October 1, 2018
A Smile, a Handshake, and a Hello
A wedding in Montreal, a memory from thirteen years earlier, and what hospitality actually costs.
"You know, Hauge, all it took was a smile, a handshake, and a hello. We knew immediately that Mike was in the right place. We knew he had found his new home."
Steve was telling me this thirteen years after the fact.
The Mike in question is Mike Dizgun, my high school roommate. Steve and Anna, his parents, are talking about the day they moved Mike into the dorm — a day I happened to be on the same hallway, doing nothing more than helping him carry boxes up a flight of stairs and saying hello to his family for the first time.
I was at their son's wedding this past weekend in a small village outside Montreal — the first time I'd seen Steve and Anna in seven or eight years. The ceremony was gorgeous: Mike and Spenser at the altar, orangey yellow leaves fluttering in the wind, Anna shuffling across the floor in stiletto heels to give me a hug that nearly suffocated me with love.

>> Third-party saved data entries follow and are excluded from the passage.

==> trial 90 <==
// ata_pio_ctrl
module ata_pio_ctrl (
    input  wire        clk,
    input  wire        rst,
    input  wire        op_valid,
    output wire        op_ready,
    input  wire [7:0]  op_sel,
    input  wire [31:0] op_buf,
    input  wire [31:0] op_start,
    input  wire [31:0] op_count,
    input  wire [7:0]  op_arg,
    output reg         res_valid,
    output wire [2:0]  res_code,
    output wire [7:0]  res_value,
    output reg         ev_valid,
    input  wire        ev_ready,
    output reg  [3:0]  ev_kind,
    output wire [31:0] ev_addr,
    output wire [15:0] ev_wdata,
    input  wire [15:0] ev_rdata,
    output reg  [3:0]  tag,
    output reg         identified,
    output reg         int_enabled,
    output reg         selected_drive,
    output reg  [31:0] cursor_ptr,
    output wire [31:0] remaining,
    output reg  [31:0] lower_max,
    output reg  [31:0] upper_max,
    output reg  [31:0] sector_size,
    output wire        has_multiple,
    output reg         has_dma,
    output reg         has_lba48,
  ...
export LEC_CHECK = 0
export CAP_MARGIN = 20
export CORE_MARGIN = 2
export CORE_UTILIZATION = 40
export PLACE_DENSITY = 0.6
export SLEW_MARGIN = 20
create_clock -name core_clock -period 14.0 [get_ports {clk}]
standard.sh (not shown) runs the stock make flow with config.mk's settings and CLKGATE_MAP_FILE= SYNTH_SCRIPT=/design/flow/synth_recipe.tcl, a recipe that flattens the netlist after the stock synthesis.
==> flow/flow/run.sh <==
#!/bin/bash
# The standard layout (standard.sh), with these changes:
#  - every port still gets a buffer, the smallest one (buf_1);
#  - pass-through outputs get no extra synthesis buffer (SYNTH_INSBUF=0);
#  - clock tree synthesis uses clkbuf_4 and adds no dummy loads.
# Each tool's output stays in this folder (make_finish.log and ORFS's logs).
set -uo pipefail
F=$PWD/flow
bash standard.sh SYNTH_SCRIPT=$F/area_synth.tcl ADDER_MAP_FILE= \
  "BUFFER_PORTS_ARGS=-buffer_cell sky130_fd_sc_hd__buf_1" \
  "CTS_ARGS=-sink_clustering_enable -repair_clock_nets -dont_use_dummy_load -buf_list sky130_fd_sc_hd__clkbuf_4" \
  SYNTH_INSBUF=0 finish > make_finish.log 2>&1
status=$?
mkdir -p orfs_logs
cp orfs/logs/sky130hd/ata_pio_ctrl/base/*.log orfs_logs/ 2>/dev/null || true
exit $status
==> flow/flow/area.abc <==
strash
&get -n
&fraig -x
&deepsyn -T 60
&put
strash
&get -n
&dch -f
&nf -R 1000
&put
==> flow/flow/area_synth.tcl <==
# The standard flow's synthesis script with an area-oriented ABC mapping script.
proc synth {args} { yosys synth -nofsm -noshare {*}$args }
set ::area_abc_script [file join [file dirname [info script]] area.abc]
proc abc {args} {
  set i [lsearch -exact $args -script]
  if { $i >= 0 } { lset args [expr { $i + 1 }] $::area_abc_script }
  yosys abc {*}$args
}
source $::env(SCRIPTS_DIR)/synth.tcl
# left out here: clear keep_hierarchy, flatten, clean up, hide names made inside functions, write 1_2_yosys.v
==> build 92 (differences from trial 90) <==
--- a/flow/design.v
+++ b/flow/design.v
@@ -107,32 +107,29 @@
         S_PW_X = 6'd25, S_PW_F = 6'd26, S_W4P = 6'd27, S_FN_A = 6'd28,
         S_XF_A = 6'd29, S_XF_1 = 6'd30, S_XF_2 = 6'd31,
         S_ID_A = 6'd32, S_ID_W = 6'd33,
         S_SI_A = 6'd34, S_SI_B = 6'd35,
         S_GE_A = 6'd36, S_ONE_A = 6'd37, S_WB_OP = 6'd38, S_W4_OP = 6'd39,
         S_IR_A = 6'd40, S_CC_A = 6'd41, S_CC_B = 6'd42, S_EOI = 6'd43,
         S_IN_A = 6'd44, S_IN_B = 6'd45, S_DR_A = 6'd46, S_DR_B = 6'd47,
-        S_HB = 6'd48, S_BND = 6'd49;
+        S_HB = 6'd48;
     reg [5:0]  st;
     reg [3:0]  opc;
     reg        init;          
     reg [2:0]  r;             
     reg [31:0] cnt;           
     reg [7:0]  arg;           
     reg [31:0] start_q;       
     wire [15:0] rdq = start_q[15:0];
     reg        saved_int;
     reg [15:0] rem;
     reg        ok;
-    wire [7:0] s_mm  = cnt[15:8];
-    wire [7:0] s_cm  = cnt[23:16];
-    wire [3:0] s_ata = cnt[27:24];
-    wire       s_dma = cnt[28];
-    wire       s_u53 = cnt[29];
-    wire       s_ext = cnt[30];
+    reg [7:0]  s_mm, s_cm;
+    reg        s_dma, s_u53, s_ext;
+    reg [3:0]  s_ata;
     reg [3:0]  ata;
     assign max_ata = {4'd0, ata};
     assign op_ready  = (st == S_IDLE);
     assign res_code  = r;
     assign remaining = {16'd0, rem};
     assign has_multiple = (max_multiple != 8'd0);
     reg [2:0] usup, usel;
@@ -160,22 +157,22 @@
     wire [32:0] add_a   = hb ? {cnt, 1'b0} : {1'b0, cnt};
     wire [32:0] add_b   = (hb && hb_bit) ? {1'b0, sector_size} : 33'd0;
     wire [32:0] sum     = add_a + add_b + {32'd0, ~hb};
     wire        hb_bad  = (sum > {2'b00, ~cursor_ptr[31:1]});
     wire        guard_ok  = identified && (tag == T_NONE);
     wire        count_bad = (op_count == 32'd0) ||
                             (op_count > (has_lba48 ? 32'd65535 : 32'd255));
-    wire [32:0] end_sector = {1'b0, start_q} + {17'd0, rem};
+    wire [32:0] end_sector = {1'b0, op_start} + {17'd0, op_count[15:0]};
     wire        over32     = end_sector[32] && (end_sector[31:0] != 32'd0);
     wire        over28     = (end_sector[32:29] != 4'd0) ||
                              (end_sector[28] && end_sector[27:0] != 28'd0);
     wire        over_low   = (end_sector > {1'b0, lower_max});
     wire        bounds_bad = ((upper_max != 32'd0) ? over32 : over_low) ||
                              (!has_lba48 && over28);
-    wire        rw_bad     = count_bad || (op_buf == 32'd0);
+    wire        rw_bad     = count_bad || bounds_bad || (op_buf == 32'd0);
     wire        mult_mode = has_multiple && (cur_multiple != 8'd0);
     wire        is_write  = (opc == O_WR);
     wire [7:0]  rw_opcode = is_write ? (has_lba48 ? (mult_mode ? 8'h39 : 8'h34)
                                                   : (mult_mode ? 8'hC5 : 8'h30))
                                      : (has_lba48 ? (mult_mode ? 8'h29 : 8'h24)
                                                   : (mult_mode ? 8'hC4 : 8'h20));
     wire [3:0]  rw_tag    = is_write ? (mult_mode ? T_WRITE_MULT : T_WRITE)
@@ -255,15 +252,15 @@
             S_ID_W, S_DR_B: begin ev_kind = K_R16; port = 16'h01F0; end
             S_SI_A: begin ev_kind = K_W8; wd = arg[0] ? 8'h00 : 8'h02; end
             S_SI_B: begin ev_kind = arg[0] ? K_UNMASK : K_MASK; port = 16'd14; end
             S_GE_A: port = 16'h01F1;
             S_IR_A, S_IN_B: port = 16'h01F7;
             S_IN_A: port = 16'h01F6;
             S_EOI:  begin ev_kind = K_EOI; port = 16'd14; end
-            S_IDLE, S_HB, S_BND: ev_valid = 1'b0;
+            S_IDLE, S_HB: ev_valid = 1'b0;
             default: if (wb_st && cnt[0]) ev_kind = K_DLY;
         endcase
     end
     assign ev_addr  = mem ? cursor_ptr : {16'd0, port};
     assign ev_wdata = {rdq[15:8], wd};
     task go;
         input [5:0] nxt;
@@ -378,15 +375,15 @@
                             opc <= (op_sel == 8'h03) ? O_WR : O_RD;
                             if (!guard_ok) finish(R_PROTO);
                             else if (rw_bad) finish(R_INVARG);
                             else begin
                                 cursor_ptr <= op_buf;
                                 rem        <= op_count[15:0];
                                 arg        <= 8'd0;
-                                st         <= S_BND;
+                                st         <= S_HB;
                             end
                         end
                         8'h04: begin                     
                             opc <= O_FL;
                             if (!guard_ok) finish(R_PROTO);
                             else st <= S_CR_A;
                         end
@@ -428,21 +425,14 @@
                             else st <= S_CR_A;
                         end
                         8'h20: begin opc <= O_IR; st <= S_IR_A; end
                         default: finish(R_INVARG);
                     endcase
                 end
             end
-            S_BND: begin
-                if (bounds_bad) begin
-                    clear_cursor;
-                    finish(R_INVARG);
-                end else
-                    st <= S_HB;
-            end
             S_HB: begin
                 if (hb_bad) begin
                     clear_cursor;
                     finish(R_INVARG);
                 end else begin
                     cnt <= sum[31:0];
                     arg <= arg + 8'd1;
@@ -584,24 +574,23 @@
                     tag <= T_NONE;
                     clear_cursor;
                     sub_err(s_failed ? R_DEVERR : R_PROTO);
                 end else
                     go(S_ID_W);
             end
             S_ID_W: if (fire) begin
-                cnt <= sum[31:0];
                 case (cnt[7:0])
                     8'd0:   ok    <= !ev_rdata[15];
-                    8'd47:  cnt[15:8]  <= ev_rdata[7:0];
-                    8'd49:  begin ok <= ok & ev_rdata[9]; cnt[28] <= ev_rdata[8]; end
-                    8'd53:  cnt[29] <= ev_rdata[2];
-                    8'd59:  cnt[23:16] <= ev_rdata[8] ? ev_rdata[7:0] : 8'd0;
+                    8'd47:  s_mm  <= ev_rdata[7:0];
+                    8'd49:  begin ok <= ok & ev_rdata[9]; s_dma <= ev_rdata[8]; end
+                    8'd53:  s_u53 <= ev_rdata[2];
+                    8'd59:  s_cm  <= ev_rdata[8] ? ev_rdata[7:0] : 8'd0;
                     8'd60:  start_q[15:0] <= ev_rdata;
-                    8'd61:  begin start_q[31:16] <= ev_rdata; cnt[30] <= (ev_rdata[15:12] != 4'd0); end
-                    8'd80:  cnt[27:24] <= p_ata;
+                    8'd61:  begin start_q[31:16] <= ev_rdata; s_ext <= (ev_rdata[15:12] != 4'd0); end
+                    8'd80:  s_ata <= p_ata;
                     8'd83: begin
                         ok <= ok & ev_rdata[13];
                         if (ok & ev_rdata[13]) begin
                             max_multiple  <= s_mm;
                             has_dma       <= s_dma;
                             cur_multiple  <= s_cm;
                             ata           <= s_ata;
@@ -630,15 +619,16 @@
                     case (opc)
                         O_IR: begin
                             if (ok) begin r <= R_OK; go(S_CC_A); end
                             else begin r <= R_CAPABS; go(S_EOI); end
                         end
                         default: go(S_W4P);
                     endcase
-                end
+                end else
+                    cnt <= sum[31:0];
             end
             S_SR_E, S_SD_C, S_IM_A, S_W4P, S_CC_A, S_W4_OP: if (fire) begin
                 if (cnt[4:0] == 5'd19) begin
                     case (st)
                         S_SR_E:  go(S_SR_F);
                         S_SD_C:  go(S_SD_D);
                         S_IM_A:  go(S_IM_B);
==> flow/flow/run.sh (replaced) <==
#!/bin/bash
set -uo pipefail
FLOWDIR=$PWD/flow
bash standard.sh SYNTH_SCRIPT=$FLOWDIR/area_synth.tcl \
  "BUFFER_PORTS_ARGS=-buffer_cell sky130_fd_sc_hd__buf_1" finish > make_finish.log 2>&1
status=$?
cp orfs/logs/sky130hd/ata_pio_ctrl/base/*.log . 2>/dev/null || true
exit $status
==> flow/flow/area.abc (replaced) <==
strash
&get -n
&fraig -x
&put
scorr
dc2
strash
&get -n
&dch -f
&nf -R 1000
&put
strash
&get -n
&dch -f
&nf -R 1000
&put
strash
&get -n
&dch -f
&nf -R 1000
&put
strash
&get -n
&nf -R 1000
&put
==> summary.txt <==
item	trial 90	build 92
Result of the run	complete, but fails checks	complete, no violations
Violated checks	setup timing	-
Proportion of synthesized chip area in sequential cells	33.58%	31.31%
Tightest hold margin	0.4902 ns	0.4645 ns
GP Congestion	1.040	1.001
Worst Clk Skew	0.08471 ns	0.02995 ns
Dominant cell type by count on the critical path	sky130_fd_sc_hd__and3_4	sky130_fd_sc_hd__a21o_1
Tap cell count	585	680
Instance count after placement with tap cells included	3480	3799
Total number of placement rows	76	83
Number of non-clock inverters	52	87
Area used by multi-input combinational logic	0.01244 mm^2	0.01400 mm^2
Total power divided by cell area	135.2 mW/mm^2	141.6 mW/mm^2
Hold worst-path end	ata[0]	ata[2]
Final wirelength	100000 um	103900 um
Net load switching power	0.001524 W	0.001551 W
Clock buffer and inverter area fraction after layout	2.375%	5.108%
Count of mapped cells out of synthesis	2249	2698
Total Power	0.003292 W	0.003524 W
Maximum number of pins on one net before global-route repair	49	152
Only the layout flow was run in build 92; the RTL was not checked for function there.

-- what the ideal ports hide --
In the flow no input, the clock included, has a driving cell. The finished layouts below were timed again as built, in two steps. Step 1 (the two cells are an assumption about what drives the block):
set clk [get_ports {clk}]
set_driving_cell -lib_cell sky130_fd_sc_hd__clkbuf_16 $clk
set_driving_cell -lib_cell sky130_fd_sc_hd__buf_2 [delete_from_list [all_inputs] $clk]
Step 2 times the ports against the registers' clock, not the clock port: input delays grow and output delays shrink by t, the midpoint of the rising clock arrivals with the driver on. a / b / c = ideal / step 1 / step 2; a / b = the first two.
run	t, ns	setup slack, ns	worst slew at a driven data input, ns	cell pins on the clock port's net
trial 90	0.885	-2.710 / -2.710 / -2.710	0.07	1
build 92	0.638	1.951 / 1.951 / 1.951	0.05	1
This is an optimization exercise on Yosys and OpenROAD, whose aim is small area and few clock cycles per item, not a production implementation.
Only simulation tests tie the RTL to the original design; equivalence was not proved.

==> run a: inputs <==
==> flow/design.v <==
module bfc (
    input  wire        clk,
    input  wire        rst,         
    input  wire        cmd_valid,
    output wire        cmd_ready,
    input  wire [31:0] cmd_data,
    output wire        rsp_valid,
    input  wire        rsp_ready,
    output wire [31:0] rsp_data
);
    reg  [7:0] csum;
    reg  [2:0] status;      
    reg        ctrl_ckenf;
    assign cmd_ready = rsp_ready;
    assign rsp_valid = cmd_valid;
    wire accept = cmd_valid && rsp_ready;
    wire [7:0] op = cmd_data[31:24];
    wire [7:0] f2 = cmd_data[23:16];
    wire [7:0] f1 = cmd_data[15:8];
    wire [7:0] f0 = cmd_data[7:0];
    wire [3:0] bf_w  = cmd_data[15:12];
    wire [2:0] bf_lo = cmd_data[10:8];
    wire [3:0] n  = op[3:0];
    wire       gs = (op[7:4] == 4'h0);      
    wire       gu = (op[7:4] == 4'h1);      
    wire       gp = (op[7:4] == 4'h2);      
    wire       gk = (op[7:4] == 4'h3);      
    wire z16 = (cmd_data[23:16] == 8'd0);
    wire z14 = z16 && (cmd_data[15:14] == 2'd0);
    wire z8  = z14 && (cmd_data[13:8] == 6'd0);
    wire z3  = z8  && (cmd_data[7:3] == 5'd0);
    wire z1  = z3  && (cmd_data[2:1] == 2'd0);
    wire z0  = z1  && !cmd_data[0];
    wire [4:0] bf_end  = {2'b0, bf_lo} + {1'b0, bf_w};
    wire       bf_geom = (bf_w != 4'd0) && !cmd_data[11] && !bf_end[4] &&
                         (!bf_end[3] || (bf_end[2:0] == 3'd0));
    wire legal =
        (gs & (n == 4'd0 || n == 4'd1 || n == 4'd3) & z0) |
        (gs & (n == 4'd2) & z3) |
        (gs & (n == 4'd4) & z1) |
        (gs & (n == 4'd8) & z16 & bf_geom) |
        (gs & (n == 4'd9) & bf_geom) |
        (gu & (n <= 4'd8) & z8) |
        (gu & (n == 4'd9) & z16) |
        (gp & (n <= 4'd3 || n == 4'd5) & z16) |
        (gp & (n == 4'd4)) |
        (gp & (n >= 4'd6 && n <= 4'd8) & z8) |
        (gp & (n == 4'd9) & z14) |
        (gk & (n == 4'd0 || n == 4'd2) & z0) |
        (gk & (n == 4'd1 || n == 4'd3) & z8);
    wire q_s = (op[5:4] == 2'd0);
    wire q_u = (op[5:4] == 2'd1);
    wire q_p = (op[5:4] == 2'd2);
    wire q_k = (op[5:4] == 2'd3);
    wire n3 = n[3], n2 = n[2], n1 = n[1], n0 = n[0];
    wire s_strd  = q_s & ~n3 & ~n1 & n0;
    wire s_stclr = q_s & n1 & ~n0;
    wire s_ctrd  = q_s & ~n3 & n1 & n0;
    wire s_ctwr  = q_s & n2;
    wire s_bfx   = q_s & n3 & ~n0;
    wire s_bfi   = q_s & n3 & n0;
    wire i0 = ~n3 & ~n2 & ~n1 & ~n0;
    wire i1 = ~n3 & ~n2 & ~n1 &  n0;
    wire i2 = ~n3 & ~n2 &  n1 & ~n0;
    wire i3 = ~n3 & ~n2 &  n1 &  n0;
    wire i4 =  n2 & ~n1 & ~n0;
    wire i5 =  n2 & ~n1 &  n0;
    wire i6 =  n2 &  n1 & ~n0;
    wire i7 =  n2 &  n1 &  n0;
    wire i8 =  n3 & ~n0;
    wire i9 =  n3 &  n0;
    wire s_ucur = q_u & i0, s_udtr = q_u & i1, s_usen = q_u & i2;
    wire s_uosc = q_u & i3, s_ulfo = q_u & i4, s_ufbk = q_u & i5;
    wire s_ualg = q_u & i6, s_utrn = q_u & i7, s_uu99 = q_u & i8;
    wire s_usiz = q_u & i9;
    wire s_pcur = q_p & i0, s_pdtr = q_p & i1, s_psen = q_p & i2;
    wire s_posc = q_p & i3, s_plfo = q_p & i4, s_pfbk = q_p & i5;
    wire s_palg = q_p & i6, s_ptrn = q_p & i7, s_pu99 = q_p & i8;
    wire s_psiz = q_p & i9;
    wire s_ckclr = q_k & ~n1 & ~n0;
    wire s_ckadd = q_k & ~n1 &  n0;
    wire s_ckrd  = q_k &  n1 & ~n0;
    wire s_ckcmp = q_k &  n1 &  n0;
    wire [7:0] xa1 = {f0[7],  bf_lo[0] ? f0[7:1]  : f0[6:0]};
    wire [7:0] xa2 = {xa1[7:6], bf_lo[1] ? xa1[7:2] : xa1[5:0]};
    wire [7:0] xa4 = {xa2[7:4], bf_lo[2] ? xa2[7:4] : xa2[3:0]};
    wire [7:0] lt_w;
    wire [7:0] ge_lo;
    wire [7:0] lt_end;
    genvar gi;
    generate
        for (gi = 0; gi < 8; gi = gi + 1) begin : g_therm
            assign lt_w[gi]   = (bf_w > gi);
            assign ge_lo[gi]  = (bf_lo <= gi);
            assign lt_end[gi] = (bf_end[3:0] > gi);
        end
    endgenerate
    wire [7:0] bfx_val = {lt_w[7:1], 1'b1} & xa4;
    wire [7:0] ia1 = {bf_lo[0] ? f2[6:0]  : f2[7:1],  f2[0]};
    wire [7:0] ia2 = {bf_lo[1] ? ia1[5:0] : ia1[7:2], ia1[1:0]};
    wire [7:0] ia4 = {bf_lo[2] ? ia2[3:0] : ia2[7:4], ia2[3:0]};
    wire [7:0] bf_m    = ge_lo & lt_end;
    wire [7:0] bfi_val = (f0 & ~bf_m) | (ia4 & bf_m);
    wire       dtrs_err = (f0[6:3] == 4'd15);
    wire [3:0] dtrs_d   = f0[6:3] + 4'd9;                  
    wire [7:0] dtrs_det = dtrs_err ? 8'd7 : {{4{f0[6:3] < 4'd7}}, dtrs_d};
    wire       sens_err = |f0[7:5];
    wire [2:0] sens_val = f0[4:2] | {3{sens_err}};
    wire       osc_err  = |f0[7:6];
    wire [4:0] osc_val  = f0[5:1] | {5{osc_err}};
    wire       lfo_err  = f0[3] & f0[2];
    wire [2:0] lfo_val  = {f0[3], f0[2] & ~f0[3], f0[1] | lfo_err};
    wire       trn_err  = f0[7] | f0[6] | (f0[5] & f0[4] & (f0[3:0] != 4'd0));
    wire [4:0] trn_hi   = {2'b0, f0[5:3]} - 5'd3;
    wire [7:0] trn_val  = trn_err ? 8'd24 : {trn_hi, f0[2:0]};
    wire       u99_err  = f0[7] | (f0[6] & f0[5] & (f0[4] | f0[3] | f0[2]));
    wire [7:0] u99_val  = u99_err ? 8'd99 : f0;
    wire [5:0] alg_u    = {1'b0, f0[4:0]} + 6'd1;
    wire [4:0] alg_p    = f0[4:0] - 5'd1;
    wire [3:0] dtrs_p   = f1[3:0] + 4'd7;
    wire [4:0] trn_p    = f0[7:3] + 5'd3;                   
    wire [7:0] csum_sub = csum - f0;
    wire       ck_miss  = (f0 != {1'b0, csum[6:0]});
    wire e0 = (s_utrn & trn_err) | (s_uu99 & u99_err);
    wire e1 = (s_udtr & dtrs_err) | (s_usen & sens_err) |
              (s_uosc & osc_err) | (s_ulfo & lfo_err);
    wire ckm = s_ckcmp & ck_miss;
    wire [7:0] r0 =
        ({8{s_strd}}  & {5'd0, status}) |
        ({8{s_stclr}} & {5'd0, status & ~f0[2:0]}) |
        ({8{s_ctrd}}  & {7'd0, ctrl_ckenf}) |
        ({8{s_ctwr}}  & {7'd0, f0[0]}) |
        ({8{s_bfx}}   & bfx_val) |
        ({8{s_bfi}}   & bfi_val) |
        ({8{s_ucur | s_usen}} & {6'd0, f0[1:0]}) |
        ({8{s_udtr | s_ufbk}} & {5'd0, f0[2:0]}) |
        ({8{s_uosc | s_ulfo}} & {7'd0, f0[0]}) |
        ({8{s_ualg}}  & {2'd0, alg_u}) |
        ({8{s_utrn}}  & trn_val) |
        ({8{s_uu99}}  & u99_val) |
        ({8{s_usiz}}  & {f1[0] | f0[7], f0[6:0]}) |
        ({8{s_pcur}}  & {4'd0, f1[1:0], f0[1:0]}) |
        ({8{s_pdtr}}  & {1'b0, dtrs_p, f0[2:0]}) |
        ({8{s_psen}}  & {f1[5:0], f0[1:0]}) |
        ({8{s_posc}}  & {f1[6:0], f0[0]}) |
        ({8{s_plfo}}  & {1'b0, f2[2:0], f1[2:0], f0[0]}) |
        ({8{s_pfbk}}  & {4'd0, f1[0], f0[2:0]}) |
        ({8{s_palg}}  & {3'd0, alg_p}) |
        ({8{s_ptrn}}  & {trn_p, f0[2:0]}) |
        ({8{s_pu99}}  & f0) |
        ({8{s_psiz}}  & {1'b0, f0[6:0]}) |
        ({8{s_ckadd}} & csum_sub) |
        ({8{s_ckrd | s_ckcmp}} & {1'b0, csum[6:0]});
    wire [7:0] r1 =
        ({8{s_ucur}}  & {6'd0, f0[3:2]}) |
        ({8{s_udtr}}  & dtrs_det) |
        ({8{s_usen}}  & {5'd0, sens_val}) |
        ({8{s_uosc}}  & {3'd0, osc_val}) |
        ({8{s_ulfo}}  & {5'd0, lfo_val}) |
        ({8{s_ufbk}}  & {7'd0, f0[3]}) |
        ({8{s_usiz}}  & {1'b0, f1[7:1]}) |
        ({8{s_psiz}}  & {1'b0, f1[5:0], f0[7]}) |
        ({8{s_ckrd}}  & csum) |
        ({8{s_ckcmp}} & f0);
    wire [7:0] r2 =
        ({8{s_ulfo}}  & {5'd0, f0[6:4]}) |
        ({8{s_usiz}}  & {f1[7:1], f1[0] | f0[7]});
    assign rsp_data = legal ? {4'd0, ckm, 1'b0, e1, e0, r2, r1, r0}
                            : 32'h8000_0000;
    always @(posedge clk) begin
        if (rst) begin
            csum       <= 8'd0;
            status     <= 3'd0;
            ctrl_ckenf <= 1'b0;
        end else if (accept) begin
            if (legal) begin
                if (s_ckclr)
                    csum <= 8'd0;
                else if (s_ckadd)
                    csum <= csum_sub;
                if (s_ctwr)
                    ctrl_ckenf <= f0[0];
                status <= (status & ~({3{s_stclr}} & f0[2:0])) |
                          {1'b0, ckm, e0 | e1 | (ckm & ctrl_ckenf)};
            end else begin
                status[2] <= 1'b1;
            end
        end
    end
endmodule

Later into the evening, Steve told me the story of Mike's first day at high school. This one I had never heard in such detail before.
Driving two hours back to the airport on a crisp Sunday October morning to catch my flight back to Shanghai, I kept repeating those words to myself and couldn't help but smile.
Thirteen years later, this gentleman, Steve, remembered a smile, a handshake, and a hello. He felt his son was in the right place. He felt his son had found a new home.
How easy is it for us to do the same to all of our clients when they are in the building? It costs us so little, and a smile, a handshake, and a hello can mean so much.
Half a lifetime later, what do you want people to remember about you?